TASK DESCRIPTION - Within the records, how many lines hold the word "flip"? State that number alone.

(STUDY MATERIAL begins)

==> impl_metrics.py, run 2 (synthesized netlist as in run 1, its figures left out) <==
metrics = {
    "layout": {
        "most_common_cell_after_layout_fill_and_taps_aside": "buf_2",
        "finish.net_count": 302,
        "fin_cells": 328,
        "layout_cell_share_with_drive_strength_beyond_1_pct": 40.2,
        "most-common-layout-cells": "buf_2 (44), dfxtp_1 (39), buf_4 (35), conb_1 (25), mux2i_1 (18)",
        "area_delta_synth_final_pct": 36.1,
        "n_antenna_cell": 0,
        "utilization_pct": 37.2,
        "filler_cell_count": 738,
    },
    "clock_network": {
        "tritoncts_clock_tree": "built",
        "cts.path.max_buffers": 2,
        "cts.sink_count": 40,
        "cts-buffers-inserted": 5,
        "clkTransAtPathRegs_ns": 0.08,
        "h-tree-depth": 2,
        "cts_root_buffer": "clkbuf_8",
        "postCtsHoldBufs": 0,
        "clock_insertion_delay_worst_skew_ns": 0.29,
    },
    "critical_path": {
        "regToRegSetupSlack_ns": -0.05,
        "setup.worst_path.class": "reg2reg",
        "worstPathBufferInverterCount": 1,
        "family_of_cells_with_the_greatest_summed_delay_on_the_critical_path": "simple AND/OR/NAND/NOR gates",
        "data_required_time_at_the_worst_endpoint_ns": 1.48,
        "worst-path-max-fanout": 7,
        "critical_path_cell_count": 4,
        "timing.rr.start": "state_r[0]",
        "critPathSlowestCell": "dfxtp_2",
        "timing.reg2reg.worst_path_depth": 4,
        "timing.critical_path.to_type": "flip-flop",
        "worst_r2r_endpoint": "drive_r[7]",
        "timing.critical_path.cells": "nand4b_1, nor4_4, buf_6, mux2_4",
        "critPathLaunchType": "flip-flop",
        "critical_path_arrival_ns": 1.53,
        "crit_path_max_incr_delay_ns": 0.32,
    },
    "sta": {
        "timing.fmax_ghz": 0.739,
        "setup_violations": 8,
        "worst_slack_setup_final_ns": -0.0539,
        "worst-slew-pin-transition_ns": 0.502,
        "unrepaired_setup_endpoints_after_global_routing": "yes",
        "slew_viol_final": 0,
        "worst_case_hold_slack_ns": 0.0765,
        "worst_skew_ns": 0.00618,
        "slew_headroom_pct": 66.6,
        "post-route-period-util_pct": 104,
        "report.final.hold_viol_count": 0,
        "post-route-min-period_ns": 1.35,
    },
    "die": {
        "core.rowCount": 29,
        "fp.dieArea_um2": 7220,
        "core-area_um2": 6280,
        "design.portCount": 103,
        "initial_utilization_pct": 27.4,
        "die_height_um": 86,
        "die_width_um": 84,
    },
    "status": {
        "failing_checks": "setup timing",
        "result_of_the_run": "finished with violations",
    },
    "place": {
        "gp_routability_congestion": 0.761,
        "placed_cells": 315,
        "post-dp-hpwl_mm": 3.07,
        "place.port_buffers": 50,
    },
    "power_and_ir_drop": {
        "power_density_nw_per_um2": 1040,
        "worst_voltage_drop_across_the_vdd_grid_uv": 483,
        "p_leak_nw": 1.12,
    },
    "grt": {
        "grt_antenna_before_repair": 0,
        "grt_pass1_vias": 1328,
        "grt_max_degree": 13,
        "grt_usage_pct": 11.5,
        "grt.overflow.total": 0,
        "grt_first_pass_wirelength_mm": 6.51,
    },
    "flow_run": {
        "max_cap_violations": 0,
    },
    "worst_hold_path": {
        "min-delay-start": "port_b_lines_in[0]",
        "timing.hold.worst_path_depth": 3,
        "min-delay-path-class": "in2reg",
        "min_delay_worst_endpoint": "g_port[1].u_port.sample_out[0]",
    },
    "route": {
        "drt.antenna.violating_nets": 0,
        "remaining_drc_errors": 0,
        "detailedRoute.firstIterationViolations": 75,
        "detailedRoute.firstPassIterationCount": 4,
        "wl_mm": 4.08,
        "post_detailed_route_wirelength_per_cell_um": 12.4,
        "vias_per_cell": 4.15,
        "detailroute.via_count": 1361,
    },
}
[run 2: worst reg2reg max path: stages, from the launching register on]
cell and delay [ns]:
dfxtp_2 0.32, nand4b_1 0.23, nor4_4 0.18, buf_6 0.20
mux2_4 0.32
File: config.mk
export PLATFORM = sky130hd
export DESIGN_NAME = dpg_top
export DESIGN_NICKNAME = d
export VERILOG_FILES = /design/src/rtl/dpg_pkg.sv /design/src/rtl/dpg_top.sv
export SDC_FILE = /design/constraint.sdc
export NUM_CORES = 1
export LEC_CHECK = 0
export BUFFER_PORTS_ARGS = -buffer_cell sky130_fd_sc_hd__buf_2
export CORE_UTILIZATION = 50
export CTS_BUF_LIST = sky130_fd_sc_hd__clkbuf_4 sky130_fd_sc_hd__clkbuf_8
export CTS_CLUSTER_DIAMETER = 150
export CTS_CLUSTER_SIZE = 14
export DETAILED_ROUTE_END_ITERATION = 7
export MAX_ROUTING_LAYER = met4
export PLACE_DENSITY_LB_ADDON = 0.1
export REMOVE_ABC_BUFFERS = 1
export SLEW_MARGIN = 20
export SYNTH_ARGS = -nofsm -noshare
export SYNTH_HDL_FRONTEND = slang
export SYNTH_SLANG_ARGS = --single-unit
File: constraint.sdc
create_clock -name i_sys_clk -period 1.3 [get_ports i_sys_clk]
set_input_delay 0.13 -clock i_sys_clk [delete_from_list [all_inputs] [get_ports i_sys_clk]]
set_output_delay 0.13 -clock i_sys_clk [all_outputs]
set_load 0.02 [all_outputs]
File: src/rtl/dpg_pkg.sv
package dpg_pkg;

  // ----------------------------------------
  // register map, full 16-bit addresses
  // ----------------------------------------
  localparam logic [15:0] UPPER_DIR_ADDR  = 16'hffc4;
  localparam logic [15:0] LOWER_DIR_ADDR  = 16'hffc5;
  localparam logic [15:0] UPPER_DATA_ADDR = 16'hffc6;
  localparam logic [15:0] LOWER_DATA_ADDR = 16'hffc7;
  localparam logic [15:0] LOWER_PU_ADDR   = 16'hffda;

  localparam logic [7:0]  REG_RESET       = 8'h00;
  localparam logic [7:0]  WO_READ_VALUE   = 8'hff;
  localparam logic [7:0]  UNMAPPED_VALUE  = 8'h00;
  localparam logic [7:0]  ALL_BYTE_AREAS  = 8'hff;

  // ----------------------------------------
  // operating modes
  // ----------------------------------------
  localparam logic [2:0]  MODE_EXP_FIRST  = 3'h1;
  localparam logic [2:0]  MODE_EXP_LAST   = 3'h6;
  localparam logic [2:0]  MODE_SINGLE     = 3'h7;

  typedef struct packed {
    logic [7:0] dir_u;
    logic [7:0] dir_l;
    logic [7:0] dat_u;
    logic [7:0] dat_l;
    logic [7:0] pu_en;
    logic [7:0] sy1_u;
    logic [7:0] sy2_u;
    logic [7:0] sy1_l;
    logic [7:0] sy2_l;
    logic [7:0] rdata;
    logic [7:0] pin_u;
    logic [7:0] oe_u;
    logic [7:0] pin_l;
    logic [7:0] oe_l;
    logic [7:0] pull;
    logic [15:0] bus_rd;
  } dpg_state_type;

endpackage

File: src/rtl/dpg_top.sv
`timescale 1ns/1ns
`default_nettype none
module dpg_top
  import dpg_pkg::*;
(
  input  wire logic        i_sys_clk,
  input  wire logic        i_rst_n,
  input  wire logic        i_hw_standby,
  input  wire logic        i_sw_standby,
  input  wire logic [2:0]  i_mode,
  input  wire logic [7:0]  i_bus_area_width_control,
  input  wire logic        i_bus_drive,
  input  wire logic [15:0] i_bus_wdata,
  output logic      [15:0] o_bus_rdata,
  input  wire logic [15:0] i_addr,
  input  wire logic [7:0]  i_wdata,
  input  wire logic        i_wr,
  input  wire logic        i_rd,
  output logic      [7:0]  o_rdata,
  input  wire logic [7:0]  i_upper_pin,
  output logic      [7:0]  o_upper_pin,
  output logic      [7:0]  o_upper_pin_oe,
  input  wire logic [7:0]  i_lower_pin,
  output logic      [7:0]  o_lower_pin,
  output logic      [7:0]  o_lower_pin_oe,
  output logic      [7:0]  o_lower_pullup
);

  dpg_state_type s_q;
  dpg_state_type s_d;
  logic          expanded;
  logic          wide_bus;
  logic [7:0]    rd_u;
  logic [7:0]    rd_l;

  // ----------------------------------------
  // mode decode
  // ----------------------------------------
  // mode 0 is not a legal strap; it falls back to port use, the safe choice
  assign expanded = (i_mode >= MODE_EXP_FIRST) && (i_mode <= MODE_EXP_LAST);
  // single-chip never looks at the width control
  assign wide_bus = expanded && (i_bus_area_width_control != ALL_BYTE_AREAS);

  // port reads mix latched bits for outputs with pin levels for inputs
  assign rd_u = (s_q.dat_u & s_q.dir_u) | (s_q.sy2_u & ~s_q.dir_u);
  assign rd_l = (s_q.dat_l & s_q.dir_l) | (s_q.sy2_l & ~s_q.dir_l);

  // ----------------------------------------
  // next state
  // ----------------------------------------
  always_comb begin
    s_d = s_q;
    s_d.sy1_u = i_upper_pin;
    s_d.sy2_u = s_q.sy1_u;
    s_d.sy1_l = i_lower_pin;
    s_d.sy2_l = s_q.sy1_l;

    // register writes land even while the pins belong to the bus
    if (i_wr) begin
      case (i_addr)
        UPPER_DIR_ADDR: begin
          s_d.dir_u = i_wdata;
        end
        LOWER_DIR_ADDR: begin
          s_d.dir_l = i_wdata;
        end
        UPPER_DATA_ADDR: begin
          s_d.dat_u = i_wdata;
        end
        LOWER_DATA_ADDR: begin
          s_d.dat_l = i_wdata;
        end
        LOWER_PU_ADDR: begin
          s_d.pu_en = i_wdata;
        end
        default: begin
          s_d.rdata = s_q.rdata;
        end
      endcase
    end

    // read data stands for one cycle only
    s_d.rdata = UNMAPPED_VALUE;
    if (i_rd) begin
      case (i_addr)
        UPPER_DIR_ADDR: begin
          s_d.rdata = WO_READ_VALUE;
        end
        LOWER_DIR_ADDR: begin
          s_d.rdata = WO_READ_VALUE;
        end
        UPPER_DATA_ADDR: begin
          s_d.rdata = rd_u;
        end
        LOWER_DATA_ADDR: begin
          s_d.rdata = rd_l;
        end
        LOWER_PU_ADDR: begin
          s_d.rdata = s_q.pu_en;
        end
        default: begin
          s_d.rdata = UNMAPPED_VALUE;
        end
      endcase
    end

    // upper port pins
    if (expanded) begin
      s_d.oe_u  = {8{i_bus_drive}};
      s_d.pin_u = i_bus_wdata[15:8];
    end else begin
      // software standby changes nothing here, so outputs stay driven
      s_d.oe_u  = s_q.dir_u;
      s_d.pin_u = s_q.dat_u;
    end

    // lower port pins
    if (wide_bus) begin
      s_d.oe_l  = {8{i_bus_drive}};
      s_d.pin_l = i_bus_wdata[7:0];
      s_d.pull  = REG_RESET;
    end else begin
      s_d.oe_l  = s_q.dir_l;
      s_d.pin_l = s_q.dat_l;
      s_d.pull  = s_q.pu_en & ~s_q.dir_l;
    end

    s_d.bus_rd = {s_q.sy2_u, s_q.sy2_l};

    // hardware standby clears the port registers, output enables and pull-ups; software standby keeps all
    if (i_hw_standby) begin
      s_d.dir_u = REG_RESET;
      s_d.dir_l = REG_RESET;
      s_d.dat_u = REG_RESET;
      s_d.dat_l = REG_RESET;
      s_d.pu_en = REG_RESET;
      s_d.oe_u  = REG_RESET;
      s_d.oe_l  = REG_RESET;
      s_d.pull  = REG_RESET;
    end
  end

  // ----------------------------------------
  // state register
  // ----------------------------------------
  always_ff @(posedge i_sys_clk or negedge i_rst_n) begin
    if (!i_rst_n) begin
      s_q <= '0;
    end else begin
      s_q <= s_d;
    end
  end

  assign o_rdata        = s_q.rdata;
  assign o_bus_rdata    = s_q.bus_rd;
  assign o_upper_pin    = s_q.pin_u;
  assign o_upper_pin_oe = s_q.oe_u;
  assign o_lower_pin    = s_q.pin_l;
  assign o_lower_pin_oe = s_q.oe_l;
  assign o_lower_pullup = s_q.pull;

  logic unused_ok;
  assign unused_ok = i_sw_standby;
endmodule
`default_nettype wire

==> out/qor.txt <==
outcome = complete, no violations
crit path max-delay cell type = dfrtp_1
maxcap violations = 0
number of fill cells = 864
Hold Path Class = input pin to flop
largest net degree at the start of global routing = 55
Mean Syn Cell Area = 12.8 um2
post-synthesis async set-or-reset flop share = 100%
post-route DRC violation count = 0
CP bufs+invs = 0
hpwl dp = 8.61 mm
relative slew slack = 65.9%
H-tree depth = 4
vias per cell = 4.95
crit path DAT = 1600 ps
overall via count from detail_route = 3702
ant diodes = 0
sequential cell area fraction in the yosys report = 59.5%
critical path peak fanout = 2
crit-path cells = mux2_2 > a22oi_2 > a211oi_2 > a21o_1
num rows = 38
initial DRC count = 171
die area = 11900 um2
Total GRT Usage = 24.3%
Comb power frac = 9.2%
switching portion of total power = 22.6%
yosys warns = 0
Cell variety after synth = 38
Slew Limit Fails = 0
register bit total from synthesis = 136
NumNets Final = 669
hold slack = 73.9 ps
cell count after synthesis = 447
Max IR drop VDD = 0.962 mV
Met3 Wirelength = 564 um
num ports = 138
Min Clock Period, post-route = 1270 ps
CP Data Required Time = 1630 ps
Final GP Congestion = 0.801
Final Cycle Share = 98.1%
Fin Clk Skew = 11.2 ps
CTS Buf Count = 17
critical path's top delay family = compound AO/OA/AOI/OAI gates
Sink Count = 136
fraction of layout cells with a size suffix above 1 = 43.9%
Cell Area, Synth = 5720 um2
Flop pwr share = 49.0%
Clock Tree Root = clkbuf_8
Critical Path Max Stage Delay = 360 ps
Clock Latency Late Sink = 440 ps
wire length on met2 = 6.51 mm
Hold Vio Cnt, Final = 0
router iterations before antenna repair = 4
Post-synth EDFFs = 0
CTS tree = built
top layer used by detailed routing = met4
internal power = 6.97 mW
IO Port Bufs = 136
Reg clk slew, reported paths = 70 ps
Fmax = 0.784 GHz
met1 WL = 5.73 mm
first-pass GRT wire length = 20.1 mm
fin cells = 748
P&R area growth vs syn = 26.1%
crit start category = flop
most frequent cells in the layout = dfrtp_1 (136), buf_2 (135), mux2i_1 (40)
Die Y = 109 um
chip width = 109 um
antenna violations before repair = 0
total routed wirelength = 12.9 mm
worst-margin pin slew = 512 ps
most common cell after layout, fill and taps aside = dfrtp_1
ys flop type = dfrtp_1
sw power = 2.04 mW
core area = 11000 um2
Leak Pwr = 3.75 nW
clock power share = 41.8%
Setup violations, final = 0
critical path class = flop to flop
vias in the first global route = 3964
aggregate global routing overflow = 0
post-route ant nets = 0
Initial Utilization = 52.1%
Inst Count DP = 677
Max clock buf depth = 2
drt wl/cell = 17.3 um
PD cells = 1250 nW/um2
CP endpoint kind = flop
-- cells in the mapped netlist (3+ instances only) --
master      n  area, um2
dfrtp_1   136       3400
buf_4      65        488
mux2i_1    40        400
nand2_1    33        124
nand2b_1   33        206
mux2_2     24        270
a21oi_1    16       80.1
or2b_2     13        114
a21o_1      9       67.6
a211oi_1    8       60.1
a22oi_1     8       60.1
nor3b_1     8       60.1
o21ai_0     8       40.0
buf_2       6       30.0
buf_6       4       45.0
clkbuf_1    4       15.0
and4_1      3       26.3
nand2_2     3       18.8
nand4_1     3       18.8
nor2_1      3       11.3
-- cell type report --
type	count	area [um2]	area share, %
Clock buffer	26	333	4.61
Clock inverter	6	111	1.54
Multi-Input combinational cell	230	1780	24.7
Sequential cell	136	3400	47.2
Tap cell	140	175	2.43
Timing Repair Buffer	210	1410	19.6
-- power by group through the flow --
stage | Sequential [mW] | Combinational [mW] | Clock [mW]
after floorplan | 4.60 | 0.166 | 0
after global placement | 4.49 | 0.731 | 0
after detailed placement | 4.49 | 0.740 | 0
after CTS | 4.42 | 0.818 | 3.83
after global routing | 4.43 | 0.901 | 4.02
final | 4.42 | 0.826 | 3.77
-- state kept, by name (all words and copies together) (netlist names) --
signal / flops
o_bus_rdata: 16
s_q: 40
o_lower_pullup: 8
s_d: 32
o_lower_pin_oe: 8
o_upper_pin: 8
o_lower_pin: 8
o_upper_pin_oe: 8
o_rdata: 8
-- metrics by stage --
stage               setup TNS [ps]  setup slack [ps]  power (mW)  util, %  cell area (um2)
global placement             -6680              -155        5.22     57.7             6330
detailed placement           -8280              -227        5.23     57.7             6330
CTS                              0              10.4        9.06     64.8             7120
global route                 -21.4             -17.8        9.34     65.7             7210
finish                           0              25.1        9.01     65.7             7210
floorplan                    -2640              -181        4.77        -             5120
-- worst paths after layout --
| check | end | cells past startpoint | start | slack, ps |
|---|---|---|---|---|
| worst max-delay path | o_rdata[1] | 4 | s_q[121] | 30 |
| worst min-delay path | o_upper_pin_oe[7] | 3 | i_hw_standby | 70 |
| worst max register to register | o_rdata[1] | 4 | s_q[121] | 30 |
| worst min register to register | s_d[2] | 0 | s_d[66] | 350 |
| max in group asynchronous | s_q[103] | 3 | i_rst_n | 520 |
| min in group asynchronous | o_bus_rdata[14] | 2 | i_rst_n | 150 |
-- what timing repair did --
| item | in CTS | in global routing |
|---|---|---|
| gates resized for setup | 0 | 13 |
| hold buffers | 33 | 0 |
| buffers inserted | 1 | 5 |
| pin swaps | 0 | 3 |
| setup endpoints to repair | 1 | 7 |
| hold endpoints to repair | 168 | 0 |
-- cell families after synthesis --
group,synth area share (%)
buf+inv,10.5
simple gates,12.9
mux,11.7
compound gates,5.38
flops,59.5
-- tightest hold or removal path: stages --
cell	delay (ps)
buf_2	110
buf_12	170
a21oi_1	50
-- per-layer routing --
metal	up-vias	global-route usage, %
li1	1745	-
met3	11	5.68
met4	0	7.92
met2	107	39.6
met5	-	-
met1	1839	29.7
Power figures use the tool's default switching activity.
File: config.mk
export PLATFORM = sky130hd
export DESIGN_NAME = asmmr_top
export DESIGN_NICKNAME = d
export VERILOG_FILES = /design/src/asmmr_pkg.sv /design/src/asmmr_ovr_mon.sv /design/src/asmmr_top.sv
export SDC_FILE = /design/constraint.sdc
export NUM_CORES = 1
export LEC_CHECK = 0
export ABC_CLOCK_PERIOD_IN_PS = 3900
export CORE_ASPECT_RATIO = 1.2
export CORE_MARGIN = 4
export CORE_UTILIZATION = 55
export CTS_BUF_LIST = sky130_fd_sc_hd__clkbuf_8
export DETAILED_ROUTE_END_ITERATION = 8
export DONT_BUFFER_PORTS = 1
export PLACE_DENSITY = 0.73
export SYNTH_ARGS = -nofsm -noshare
export SYNTH_HDL_FRONTEND = slang
export SYNTH_SLANG_ARGS = --single-unit
File: constraint.sdc
create_clock -name CORE_CLK -period 3.9 [get_ports CORE_CLK]
set_clock_uncertainty 0.15 [all_clocks]
set_input_delay 0.195 -clock CORE_CLK [delete_from_list [all_inputs] [get_ports CORE_CLK]]
set_output_delay 0.195 -clock CORE_CLK [all_outputs]
set_load 0.01 [all_outputs]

(STUDY MATERIAL ends)

ANSWER BOX - 2